Fremont tunnel work reaches milestone

FREMONT, Calif.

Miners call it a "hole through" -- that's where two tunnels dug from opposite ends come together; 450 feet below the Fremont hills. Two separate crews were finally able to shake hands after 13 months of digging.

"Today marks a milestone," said tunnel superintendent Curtis Bahten. "We have now completed a 4,500-foot run."

When it is completed, this new tunnel will travel three and a half miles underground, supplementing an older pipe built in 1934. That existing pipe currently supplies water to 2.1 million people in San Francisco, the Peninsula, the South Bay and parts of Alameda County.

"We still have pipe to go in here -- 8-foot in size diameter pipe the entire way," said Bahten. "I mean there's still a lot of work to do here."

This is dangerous work. Explosives are used daily and monster machines work within inches of miners. Add to that the fact this project is sandwiched between two active earthquake faults.

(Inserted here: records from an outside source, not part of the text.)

--- src/rtl/lf_ctrl.sv ---
module lf_ctrl #(
    parameter int DEPTH = 16,
    localparam int AW = $clog2(DEPTH),
    localparam int CW = $clog2(DEPTH + 1)
) (
    input  logic          clk,
    input  logic          rst_n,
    input  logic          fifo_en,
    input  logic          push,
    input  logic          pop,
    output logic          wr_en,
    output logic [AW-1:0] wr_idx,
    output logic [AW-1:0] rd_idx,
    output logic [CW-1:0] fill,
    output logic          mode,
    output logic          empty,
    output logic          full,
    output logic          overrun
);

    typedef struct packed {
        logic          mode;
        logic [AW-1:0] wr_ptr;
        logic [AW-1:0] rd_ptr;
        logic [CW-1:0] count;
        logic          ovr;
    } ctrl_t;

    localparam logic [CW-1:0] FULL_CAP = CW'(DEPTH);
    localparam logic [CW-1:0] HOLD_CAP = CW'(1);

    ctrl_t s_d, s_q;
    logic  full_c, empty_c, do_push, do_pop;

    always_comb begin
        s_d     = s_q;
        s_d.ovr = 1'b0;
        wr_en   = 1'b0;
        do_push = 1'b0;
        do_pop  = 1'b0;
        empty_c = (s_q.count == '0);
        full_c  = (s_q.count == (s_q.mode ? FULL_CAP : HOLD_CAP));

        if (fifo_en != s_q.mode) begin
            // mode change: empty the queue, ignore this cycle's traffic
            s_d.mode   = fifo_en;
            s_d.wr_ptr = '0;
            s_d.rd_ptr = '0;
            s_d.count  = '0;
        end else begin
            do_push = push && !full_c;
            do_pop  = pop && !empty_c;
            s_d.ovr = push && full_c;
            wr_en   = do_push;
            if (do_push && s_q.mode) s_d.wr_ptr = s_q.wr_ptr + AW'(1);
            if (do_pop && s_q.mode)  s_d.rd_ptr = s_q.rd_ptr + AW'(1);
            case ({do_push, do_pop})
                2'b10:   s_d.count = s_q.count + CW'(1);
                2'b01:   s_d.count = s_q.count - CW'(1);
                default: s_d.count = s_q.count;
            endcase
        end
    end

    always_ff @(posedge clk or negedge rst_n) begin
        if (!rst_n) s_q <= '0;
        else        s_q <= s_d;
    end

    assign wr_idx  = s_q.wr_ptr;
    assign rd_idx  = s_q.rd_ptr;
    assign fill    = s_q.count;
    assign mode    = s_q.mode;
    assign empty   = (s_q.count == '0);
    assign full    = (s_q.count == (s_q.mode ? FULL_CAP : HOLD_CAP));
    assign overrun = s_q.ovr;

endmodule

--- src/rtl/lf_store.sv ---
module lf_store #(
    parameter int DW    = 8,
    parameter int DEPTH = 16,
    localparam int AW = $clog2(DEPTH)
) (
    input  logic          clk,
    input  logic          rst_n,
    input  logic          wr_en,
    input  logic [AW-1:0] wr_idx,
    input  logic [DW-1:0] wr_data,
    input  logic [AW-1:0] rd_idx,
    output logic [DW-1:0] rd_data
);

    logic [DW-1:0] cell_q [DEPTH];

    for (genvar i = 0; i < DEPTH; i++) begin : g_cell
        logic [DW-1:0] cell_d;
        always_comb begin
            cell_d = cell_q[i];
            if (wr_en && (wr_idx == AW'(i))) cell_d = wr_data;
        end
        always_ff @(posedge clk or negedge rst_n) begin
            if (!rst_n) cell_q[i] <= '0;
            else        cell_q[i] <= cell_d;
        end
    end

    assign rd_data = cell_q[rd_idx];

endmodule

--- src/rtl/lf_level.sv ---
module lf_level #(
    parameter int DEPTH = 16,
    parameter bit IS_RX = 1'b0,
    localparam int CW = $clog2(DEPTH + 1)
) (
    input  logic [CW-1:0] fill,
    input  logic          mode,
    input  logic [2:0]    lvl_sel,
    output logic          irq
);
    import lf_pkg::*;

    logic [CW-1:0] thr;

    always_comb thr = CW'(lf_threshold(lvl_sel, DEPTH));

    if (IS_RX) begin : g_rx
        always_comb irq = mode ? (fill >= thr) : (fill != '0);
    end else begin : g_tx
        always_comb irq = mode ? (fill <= thr) : (fill == '0);
    end

endmodule

--- src/rtl/level_fifo.sv ---
module level_fifo #(
    parameter int DW    = 8,
    parameter int DEPTH = 16,
    parameter bit IS_RX = 1'b0
) (
    input  logic          clk,
    input  logic          rst_n,
    input  logic          fifo_en,
    input  logic [2:0]    lvl_sel,
    input  logic          push,
    input  logic [DW-1:0] push_data,
    input  logic          pop,
    output logic [DW-1:0] pop_data,
    output logic          empty,
    output logic          full,
    output logic          overrun,
    output logic          irq
);
    localparam int AW = $clog2(DEPTH);
    localparam int CW = $clog2(DEPTH + 1);

    logic          wr_en;
    logic [AW-1:0] wr_idx, rd_idx;
    logic [CW-1:0] fill_q;
    logic          mode_q;

    lf_ctrl #(.DEPTH(DEPTH)) u_ctrl (
        .clk(clk), .rst_n(rst_n), .fifo_en(fifo_en), .push(push), .pop(pop),
        .wr_en(wr_en), .wr_idx(wr_idx), .rd_idx(rd_idx), .fill(fill_q),
        .mode(mode_q), .empty(empty), .full(full), .overrun(overrun)
    );

    lf_store #(.DW(DW), .DEPTH(DEPTH)) u_store (
        .clk(clk), .rst_n(rst_n), .wr_en(wr_en), .wr_idx(wr_idx),
        .wr_data(push_data), .rd_idx(rd_idx), .rd_data(pop_data)
    );

    lf_level #(.DEPTH(DEPTH), .IS_RX(IS_RX)) u_level (
        .fill(fill_q), .mode(mode_q), .lvl_sel(lvl_sel), .irq(irq)
    );

endmodule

The tunnel is expected to cost $230 million and completed in the fall of 2014.

The project will be paid for with money from a bond measure voters passed in 2002 to upgrade the aging Hetch Hetchy water system, a network of tunnels, pipes, dams and reservoirs that deliver water 167 miles from Hetch Hetchy Reservoir in Yosemite National Park to Crystal Springs Reservoir along Interstate 280 in San Mateo County.